Entries taken from a collection
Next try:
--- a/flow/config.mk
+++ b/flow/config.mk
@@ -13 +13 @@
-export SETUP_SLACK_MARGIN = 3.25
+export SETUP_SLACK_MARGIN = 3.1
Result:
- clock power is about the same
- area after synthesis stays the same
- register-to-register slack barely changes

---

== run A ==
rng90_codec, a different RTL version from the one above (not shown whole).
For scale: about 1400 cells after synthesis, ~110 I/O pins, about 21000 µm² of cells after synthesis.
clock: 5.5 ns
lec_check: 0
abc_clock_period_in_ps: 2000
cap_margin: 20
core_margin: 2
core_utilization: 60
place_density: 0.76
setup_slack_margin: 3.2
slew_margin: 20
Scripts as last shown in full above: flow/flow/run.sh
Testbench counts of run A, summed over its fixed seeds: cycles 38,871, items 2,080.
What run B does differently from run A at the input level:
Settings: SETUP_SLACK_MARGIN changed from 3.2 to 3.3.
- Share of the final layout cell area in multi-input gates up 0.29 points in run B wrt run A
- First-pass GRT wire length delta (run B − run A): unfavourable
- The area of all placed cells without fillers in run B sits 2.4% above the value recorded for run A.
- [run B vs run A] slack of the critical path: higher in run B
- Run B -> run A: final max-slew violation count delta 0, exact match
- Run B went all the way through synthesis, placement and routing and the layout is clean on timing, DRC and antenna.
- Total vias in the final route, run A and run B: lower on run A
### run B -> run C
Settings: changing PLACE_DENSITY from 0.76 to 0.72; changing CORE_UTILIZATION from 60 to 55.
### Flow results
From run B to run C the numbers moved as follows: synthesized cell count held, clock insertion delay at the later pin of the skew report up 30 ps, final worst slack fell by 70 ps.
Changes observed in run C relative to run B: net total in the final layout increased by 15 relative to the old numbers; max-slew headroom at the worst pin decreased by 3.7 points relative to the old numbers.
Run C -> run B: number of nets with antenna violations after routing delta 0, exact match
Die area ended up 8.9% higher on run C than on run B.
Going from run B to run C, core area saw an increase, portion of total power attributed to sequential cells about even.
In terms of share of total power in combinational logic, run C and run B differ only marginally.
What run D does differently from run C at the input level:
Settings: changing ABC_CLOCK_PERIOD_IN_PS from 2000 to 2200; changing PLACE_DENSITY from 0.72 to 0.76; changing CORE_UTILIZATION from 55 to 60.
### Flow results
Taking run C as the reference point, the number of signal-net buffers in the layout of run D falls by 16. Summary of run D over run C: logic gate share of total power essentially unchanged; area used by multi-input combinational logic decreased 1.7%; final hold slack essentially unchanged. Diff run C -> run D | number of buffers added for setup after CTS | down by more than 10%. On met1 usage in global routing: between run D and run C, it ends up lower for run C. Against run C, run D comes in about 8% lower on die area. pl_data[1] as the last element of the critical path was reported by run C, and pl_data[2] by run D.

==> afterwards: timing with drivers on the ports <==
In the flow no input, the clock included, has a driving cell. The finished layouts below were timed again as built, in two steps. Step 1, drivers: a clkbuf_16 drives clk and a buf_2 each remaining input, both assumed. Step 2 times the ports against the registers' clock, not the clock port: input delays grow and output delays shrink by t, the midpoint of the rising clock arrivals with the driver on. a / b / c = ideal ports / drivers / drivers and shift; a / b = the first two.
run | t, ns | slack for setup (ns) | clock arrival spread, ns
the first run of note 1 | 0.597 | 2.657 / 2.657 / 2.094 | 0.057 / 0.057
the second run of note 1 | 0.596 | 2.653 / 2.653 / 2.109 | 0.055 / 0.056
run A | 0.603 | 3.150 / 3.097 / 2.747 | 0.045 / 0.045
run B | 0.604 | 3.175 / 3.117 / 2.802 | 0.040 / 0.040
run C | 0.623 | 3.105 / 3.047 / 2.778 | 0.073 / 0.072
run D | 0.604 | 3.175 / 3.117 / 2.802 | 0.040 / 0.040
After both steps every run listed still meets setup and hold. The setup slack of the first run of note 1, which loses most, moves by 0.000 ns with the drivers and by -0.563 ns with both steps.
Source: an optimization exercise on an open RTL-to-GDS flow (aim: small area, a short achievable clock period and few clock cycles per item). Production flows keep margins and buffers that such runs may drop.
Only the layout flow was run in this run; the RTL was not checked for function there.
Power and IR drop assume default switching activity.

File: run.sh
#!/bin/bash
# synth_recipe.tcl (not shown) runs the flow's synth.tcl, then flattens the netlist and writes it again
# the make line also repeats each setting of config.mk as NAME=value (left out here)
make -C /OpenROAD-flow-scripts/flow DESIGN_CONFIG=/design/flow/config.mk WORK_HOME=/design/flow/orfs CLKGATE_MAP_FILE= SYNTH_SCRIPT=/design/flow/synth_recipe.tcl finish
File: config.mk
export PLATFORM = sky130hd
export DESIGN_NAME = frips_core
export DESIGN_NICKNAME = frips_core
export VERILOG_FILES = /design/flow/design.v
export SDC_FILE = /design/flow/constraint.sdc
export NUM_CORES = 4
export LEC_CHECK = 0
export CAP_MARGIN = 20
export CORE_MARGIN = 2
export CORE_UTILIZATION = 40
export PLACE_DENSITY = 0.6
export SLEW_MARGIN = 20
File: constraint.sdc
create_clock -name core_clock -period 22.0 [get_ports {clk}]
set_input_delay 4.4000 -clock core_clock [delete_from_list [all_inputs] [get_ports {clk}]]
set_output_delay 4.4000 -clock core_clock [all_outputs]
set_load 0.01 [all_outputs]
File: design.v
module frips_fp_add (
    input  wire [31:0] a,
    input  wire [31:0] b,
    output reg  [31:0] y
);
    reg        a_big;
    reg        sl, ss;
    reg [7:0]  el, es, d;
    reg [23:0] ml, ms;
    reg [49:0] ms_sh;
    reg [26:0] ml_x, ms_x;      
    reg [27:0] sum;
    reg [26:0] norm;
    reg [4:0]  lz;
    reg [9:0]  e;
    reg [24:0] mr;
    reg        up;
    integer    i;
    always @* begin
        a_big = (a[30:0] >= b[30:0]);
        sl    = a_big ? a[31] : b[31];
        ss    = a_big ? b[31] : a[31];
        el    = a_big ? a[30:23] : b[30:23];
        es    = a_big ? b[30:23] : a[30:23];
        ml    = a_big ? {1'b1, a[22:0]} : {1'b1, b[22:0]};
        ms    = a_big ? {1'b1, b[22:0]} : {1'b1, a[22:0]};
        d     = el - es;
        ms_sh = (d >= 8'd50) ? 50'd0 : ({ms, 26'd0} >> d);
        ms_x  = (d >= 8'd50) ? 27'd1 : {ms_sh[49:24], |ms_sh[23:0]};
        ml_x  = {ml, 3'b000};
        lz   = 5'd0;
        sum  = 28'd0;
        norm = 27'd0;
        e    = {2'b00, el};
        if (sl == ss) begin
            sum = {1'b0, ml_x} + {1'b0, ms_x};
            if (sum[27]) begin
                norm = {sum[27:2], sum[1] | sum[0]};
                e    = e + 10'd1;
            end else begin
                norm = sum[26:0];
            end
        end else begin
            norm = ml_x - ms_x;
            for (i = 0; i < 27; i = i + 1)
                if (norm[i]) lz = 5'd26 - i[4:0];
            norm = norm << lz;
            e    = e - {5'd0, lz};
        end
        up = norm[2] & (norm[1] | norm[0] | norm[3]);
        mr = {1'b0, norm[26:3]} + {24'd0, up};
        if (mr[24]) begin
            mr = mr >> 1;
            e  = e + 10'd1;
        end
        if (a[30:23] == 8'd0 && b[30:23] == 8'd0)
            y = {a[31] & b[31], 31'd0};
        else if (b[30:23] == 8'd0)
            y = a;
        else if (a[30:23] == 8'd0)
            y = b;
        else if (sl != ss && ml_x == ms_x && d == 8'd0)
            y = 32'd0;
        else if (e[9] || e == 10'd0)
            y = 32'd0;
        else if (e >= 10'd255)
            y = {sl, 8'hFF, 23'd0};
        else
            y = {sl, e[7:0], mr[22:0]};
    end
endmodule
Context: an optimization exercise on an open-source flow, tuned for small area and few clock cycles. The choices shown serve that exercise and are no tape-out recipe. The RTL was checked by simulation tests, not by an equivalence proof against the original design. No activity file was given, so power comes from the tool's default toggle rates.

===== design.v =====
module flnet_codec #(
    parameter [15:0] TYPECODE_TOKEN   = 16'hFDE8,
    parameter [15:0] TYPECODE_TRIGGER = 16'hFDE9
) (
    input  wire         clk,
    input  wire         rst,
    input  wire         rx_valid,
    input  wire [7:0]   rx_data,
    input  wire         rx_last,
    output wire         rx_ready,
    output reg          res_valid,
    output reg  [7:0]   res_status,
    output reg  [1:0]   res_kind,
    output reg  [495:0] res_hdr,
    output reg  [239:0] res_names,
    input  wire         tx_start,
    input  wire         tx_part,
    input  wire [495:0] tx_hdr,
    input  wire [239:0] tx_names,
    output wire         tx_start_ready,
    output wire         tx_valid,
    output wire [7:0]   tx_data,
    output wire         tx_last,
    input  wire         tx_ready
);
    localparam [7:0] ST_OK           = 8'h00;
    localparam [7:0] ST_TOO_SHORT    = 8'h01;
    localparam [7:0] ST_NOT_IMPL     = 8'h03;
    localparam [7:0] ST_WRAP_SHORT   = 8'h81;
    localparam [1:0] KIND_TOKEN   = 2'd1;
    localparam [1:0] KIND_TRIGGER = 2'd2;
    localparam integer HDR_LEN  = 64;
    localparam integer PART_LEN = 96;
    reg [7:0] in_buf [0:PART_LEN-1];
    reg [6:0] in_len;        
    reg       rx_decode;     
    assign rx_ready = !rx_decode;
    wire rx_fire = rx_valid && rx_ready;
    always @(posedge clk) begin
        if (rx_fire && in_len < PART_LEN)
            in_buf[in_len] <= rx_data;
    end
    always @(posedge clk) begin
        if (rst) begin
            in_len    <= 7'd0;
            rx_decode <= 1'b0;
        end else if (rx_decode) begin
            in_len    <= 7'd0;
            rx_decode <= 1'b0;
        end else if (rx_fire) begin
            if (in_len != 7'd127)
                in_len <= in_len + 7'd1;
            if (rx_last)
                rx_decode <= 1'b1;
        end
    end
    wire [15:0] type_code = {in_buf[40], in_buf[41]};
    reg [495:0] dec_hdr;
    reg [239:0] dec_names;
    integer i;
    always @* begin
        for (i = 0; i < 38; i = i + 1)
            dec_hdr[495 - 8*i -: 8] = in_buf[i];
        for (i = 40; i < 64; i = i + 1)
            dec_hdr[495 - 8*(i-2) -: 8] = in_buf[i];
        for (i = 0; i < 30; i = i + 1)
            dec_names[239 - 8*i -: 8] = in_buf[64 + i];
    end
    reg [7:0] dec_status;
    reg [1:0] dec_kind;
    always @* begin
        dec_kind = 2'd0;
        if (in_len < HDR_LEN) begin
            dec_status = ST_TOO_SHORT;
        end else if (type_code == TYPECODE_TOKEN) begin
            dec_status = ST_OK;
            dec_kind   = KIND_TOKEN;
        end else if (type_code == TYPECODE_TRIGGER) begin
            if (in_len < PART_LEN) begin
                dec_status = ST_WRAP_SHORT;
            end else begin
                dec_status = ST_OK;
                dec_kind   = KIND_TRIGGER;
            end
        end else begin
            dec_status = ST_NOT_IMPL;
        end
    end
    always @(posedge clk) begin
        if (rst) begin
            res_valid  <= 1'b0;
            res_status <= 8'h00;
        end else begin
            res_valid <= rx_decode;
            if (rx_decode)
                res_status <= dec_status;
        end
    end
    always @(posedge clk) begin
        if (rst) begin
            res_kind <= 2'd0;
        end else if (rx_decode && dec_status == ST_OK) begin
            res_kind <= dec_kind;
        end
    end
    always @(posedge clk) begin
        if (rx_decode && dec_status == ST_OK) begin
            res_hdr <= dec_hdr;
            if (dec_kind == KIND_TRIGGER)
                res_names <= dec_names;
        end
    end
    reg [7:0] out_buf [0:PART_LEN-1];
    reg [6:0] out_len;
    reg [6:0] out_idx;
    reg       tx_busy;
    assign tx_start_ready = !tx_busy;
    assign tx_valid       = tx_busy;
    assign tx_data        = out_buf[out_idx];
    assign tx_last        = tx_busy && (out_idx == out_len - 7'd1);
    integer j;
    always @(posedge clk) begin
        if (tx_start && tx_start_ready) begin
            for (j = 0; j < 38; j = j + 1)
                out_buf[j] <= tx_hdr[495 - 8*j -: 8];
            out_buf[38] <= 8'h00;
            out_buf[39] <= 8'h00;
            for (j = 40; j < 64; j = j + 1)
                out_buf[j] <= tx_hdr[495 - 8*(j-2) -: 8];
            for (j = 0; j < 30; j = j + 1)
                out_buf[64 + j] <= tx_names[239 - 8*j -: 8];
            out_buf[94] <= 8'h00;
            out_buf[95] <= 8'h00;
        end
    end
    always @(posedge clk) begin
        if (rst) begin
            tx_busy <= 1'b0;
            out_idx <= 7'd0;
            out_len <= 7'd0;
        end else if (!tx_busy) begin
            if (tx_start) begin
                tx_busy <= 1'b1;
                out_idx <= 7'd0;
                out_len <= tx_part ? PART_LEN[6:0] : HDR_LEN[6:0];
            end
        end else if (tx_ready) begin
            if (tx_last)
                tx_busy <= 1'b0;
            else
                out_idx <= out_idx + 7'd1;
        end
    end
endmodule
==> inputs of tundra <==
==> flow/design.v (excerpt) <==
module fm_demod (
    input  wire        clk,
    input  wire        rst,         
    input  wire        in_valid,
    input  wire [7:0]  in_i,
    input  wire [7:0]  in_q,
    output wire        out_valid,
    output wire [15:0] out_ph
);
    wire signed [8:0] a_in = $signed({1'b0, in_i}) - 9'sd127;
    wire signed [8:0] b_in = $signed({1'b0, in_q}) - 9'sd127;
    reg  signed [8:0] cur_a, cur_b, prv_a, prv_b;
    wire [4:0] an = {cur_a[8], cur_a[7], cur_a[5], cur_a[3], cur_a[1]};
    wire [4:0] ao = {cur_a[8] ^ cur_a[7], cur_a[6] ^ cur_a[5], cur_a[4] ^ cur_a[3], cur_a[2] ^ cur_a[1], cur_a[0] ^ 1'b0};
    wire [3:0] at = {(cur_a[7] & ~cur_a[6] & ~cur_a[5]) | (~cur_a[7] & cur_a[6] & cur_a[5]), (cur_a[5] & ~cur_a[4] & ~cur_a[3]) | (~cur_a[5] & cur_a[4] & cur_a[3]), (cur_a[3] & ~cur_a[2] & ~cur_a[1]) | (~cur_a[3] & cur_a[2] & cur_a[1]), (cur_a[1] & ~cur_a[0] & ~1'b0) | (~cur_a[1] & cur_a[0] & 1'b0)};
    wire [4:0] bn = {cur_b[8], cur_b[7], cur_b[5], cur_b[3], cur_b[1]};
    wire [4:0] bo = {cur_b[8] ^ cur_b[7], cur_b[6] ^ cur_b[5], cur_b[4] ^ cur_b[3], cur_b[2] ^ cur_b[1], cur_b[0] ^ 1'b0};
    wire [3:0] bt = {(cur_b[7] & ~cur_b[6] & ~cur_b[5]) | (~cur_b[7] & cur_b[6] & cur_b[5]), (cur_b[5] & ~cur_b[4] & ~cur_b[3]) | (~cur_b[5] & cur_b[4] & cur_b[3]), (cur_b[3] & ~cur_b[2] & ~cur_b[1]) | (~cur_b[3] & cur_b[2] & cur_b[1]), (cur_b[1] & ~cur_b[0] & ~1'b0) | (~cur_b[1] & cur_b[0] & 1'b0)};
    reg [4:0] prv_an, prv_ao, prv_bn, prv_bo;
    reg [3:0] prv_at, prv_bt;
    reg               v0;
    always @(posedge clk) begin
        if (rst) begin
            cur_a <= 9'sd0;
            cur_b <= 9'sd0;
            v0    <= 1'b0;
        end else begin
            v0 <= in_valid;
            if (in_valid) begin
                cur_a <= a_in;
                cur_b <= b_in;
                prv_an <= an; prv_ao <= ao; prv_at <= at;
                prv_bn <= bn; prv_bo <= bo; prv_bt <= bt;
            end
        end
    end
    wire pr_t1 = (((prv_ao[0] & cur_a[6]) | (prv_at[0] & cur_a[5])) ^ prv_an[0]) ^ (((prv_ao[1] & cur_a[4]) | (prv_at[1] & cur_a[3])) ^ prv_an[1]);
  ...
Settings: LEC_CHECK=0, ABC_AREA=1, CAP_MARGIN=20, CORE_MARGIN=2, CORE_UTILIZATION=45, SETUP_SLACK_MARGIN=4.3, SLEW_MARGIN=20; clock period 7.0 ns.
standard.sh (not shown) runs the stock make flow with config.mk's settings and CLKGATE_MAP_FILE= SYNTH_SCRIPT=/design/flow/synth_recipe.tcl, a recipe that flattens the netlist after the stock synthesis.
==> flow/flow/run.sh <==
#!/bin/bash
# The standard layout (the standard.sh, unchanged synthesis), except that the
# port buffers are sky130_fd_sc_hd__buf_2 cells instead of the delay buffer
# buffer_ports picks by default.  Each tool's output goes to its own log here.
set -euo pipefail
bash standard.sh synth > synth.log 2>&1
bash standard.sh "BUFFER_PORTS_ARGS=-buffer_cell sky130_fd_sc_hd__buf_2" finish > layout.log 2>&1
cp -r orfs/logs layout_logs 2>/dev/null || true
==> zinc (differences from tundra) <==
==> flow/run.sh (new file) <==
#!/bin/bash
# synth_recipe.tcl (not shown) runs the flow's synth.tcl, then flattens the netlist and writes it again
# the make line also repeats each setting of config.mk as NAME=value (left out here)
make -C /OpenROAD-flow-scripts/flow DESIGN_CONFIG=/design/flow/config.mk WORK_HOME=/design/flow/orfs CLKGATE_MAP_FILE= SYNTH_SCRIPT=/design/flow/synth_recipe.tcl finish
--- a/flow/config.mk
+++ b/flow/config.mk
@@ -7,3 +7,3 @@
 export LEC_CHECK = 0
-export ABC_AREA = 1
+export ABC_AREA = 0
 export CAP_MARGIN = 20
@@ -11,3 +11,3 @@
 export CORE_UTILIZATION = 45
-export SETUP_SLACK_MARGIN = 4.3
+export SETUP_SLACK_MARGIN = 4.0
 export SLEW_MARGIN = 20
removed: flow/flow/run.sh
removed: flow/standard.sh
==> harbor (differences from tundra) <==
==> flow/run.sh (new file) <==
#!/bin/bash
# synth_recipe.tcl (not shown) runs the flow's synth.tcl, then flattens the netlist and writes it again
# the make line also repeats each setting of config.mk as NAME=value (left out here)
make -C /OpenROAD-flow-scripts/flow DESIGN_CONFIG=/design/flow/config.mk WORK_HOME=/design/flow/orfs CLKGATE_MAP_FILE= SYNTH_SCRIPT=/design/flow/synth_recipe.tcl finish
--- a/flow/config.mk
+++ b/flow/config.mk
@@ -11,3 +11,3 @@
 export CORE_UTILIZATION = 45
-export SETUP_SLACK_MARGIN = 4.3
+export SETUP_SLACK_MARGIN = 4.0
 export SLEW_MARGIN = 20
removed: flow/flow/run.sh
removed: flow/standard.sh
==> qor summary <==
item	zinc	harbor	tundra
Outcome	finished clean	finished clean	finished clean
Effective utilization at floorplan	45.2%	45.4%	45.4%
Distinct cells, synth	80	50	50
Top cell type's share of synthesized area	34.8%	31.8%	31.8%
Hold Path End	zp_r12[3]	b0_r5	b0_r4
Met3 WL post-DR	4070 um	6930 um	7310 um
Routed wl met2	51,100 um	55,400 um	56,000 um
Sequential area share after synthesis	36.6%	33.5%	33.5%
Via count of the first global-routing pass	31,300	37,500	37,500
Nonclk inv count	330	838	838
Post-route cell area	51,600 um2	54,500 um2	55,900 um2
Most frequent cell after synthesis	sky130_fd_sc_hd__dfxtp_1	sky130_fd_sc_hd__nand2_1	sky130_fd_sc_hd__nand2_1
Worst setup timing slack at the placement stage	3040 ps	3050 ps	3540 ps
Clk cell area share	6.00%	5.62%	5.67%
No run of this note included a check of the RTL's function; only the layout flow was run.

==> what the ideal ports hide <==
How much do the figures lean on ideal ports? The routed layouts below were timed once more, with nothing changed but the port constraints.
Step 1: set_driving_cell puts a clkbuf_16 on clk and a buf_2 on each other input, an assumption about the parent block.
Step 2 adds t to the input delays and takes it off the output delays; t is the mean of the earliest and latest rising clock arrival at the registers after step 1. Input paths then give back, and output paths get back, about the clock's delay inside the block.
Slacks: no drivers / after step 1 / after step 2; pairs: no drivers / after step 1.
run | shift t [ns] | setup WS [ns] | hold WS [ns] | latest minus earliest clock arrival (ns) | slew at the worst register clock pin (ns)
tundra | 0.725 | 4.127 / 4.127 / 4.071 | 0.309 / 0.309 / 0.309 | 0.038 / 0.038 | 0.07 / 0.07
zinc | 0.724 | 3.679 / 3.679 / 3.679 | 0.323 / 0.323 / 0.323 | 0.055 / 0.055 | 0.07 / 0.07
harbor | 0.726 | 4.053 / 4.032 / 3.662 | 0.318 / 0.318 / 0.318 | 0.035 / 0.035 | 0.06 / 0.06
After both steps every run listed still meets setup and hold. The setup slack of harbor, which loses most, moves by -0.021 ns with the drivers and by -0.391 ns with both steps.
What follows belongs to an exercise in optimizing a design on an open flow for small area, a short achievable clock period and few clock cycles; a production flow would make more cautious choices.
For this run, only the layout was checked, not whether the RTL still works.

`constraint.sdc`:
```
create_clock -name core_clock -period 8.0 [get_ports {clk}]
set_input_delay 1.6000 -clock core_clock [delete_from_list [all_inputs] [get_ports {clk}]]
set_output_delay 1.6000 -clock core_clock [all_outputs]
set_load 0.01 [all_outputs]
```
`run.sh`:
```
#!/bin/bash
# synth_recipe.tcl (not shown) runs the flow's synth.tcl, then flattens the netlist and writes it again
# the make line also repeats each setting of config.mk as NAME=value (left out here)
make -C /OpenROAD-flow-scripts/flow DESIGN_CONFIG=/design/flow/config.mk WORK_HOME=/design/flow/orfs CLKGATE_MAP_FILE= SYNTH_SCRIPT=/design/flow/synth_recipe.tcl finish
```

● TASK TO COMPLETE:
Return, exactly as they stand, the lines from the start of the records above through the line with "slew_margin: 20", both ends included, and no other lines.

● WRITTEN ANSWER:
Next try:
--- a/flow/config.mk
+++ b/flow/config.mk
@@ -13 +13 @@
-export SETUP_SLACK_MARGIN = 3.25
+export SETUP_SLACK_MARGIN = 3.1
Result:
- clock power is about the same
- area after synthesis stays the same
- register-to-register slack barely changes

---

== run A ==
rng90_codec, a different RTL version from the one above (not shown whole).
For scale: about 1400 cells after synthesis, ~110 I/O pins, about 21000 µm² of cells after synthesis.
clock: 5.5 ns
lec_check: 0
abc_clock_period_in_ps: 2000
cap_margin: 20
core_margin: 2
core_utilization: 60
place_density: 0.76
setup_slack_margin: 3.2
slew_margin: 20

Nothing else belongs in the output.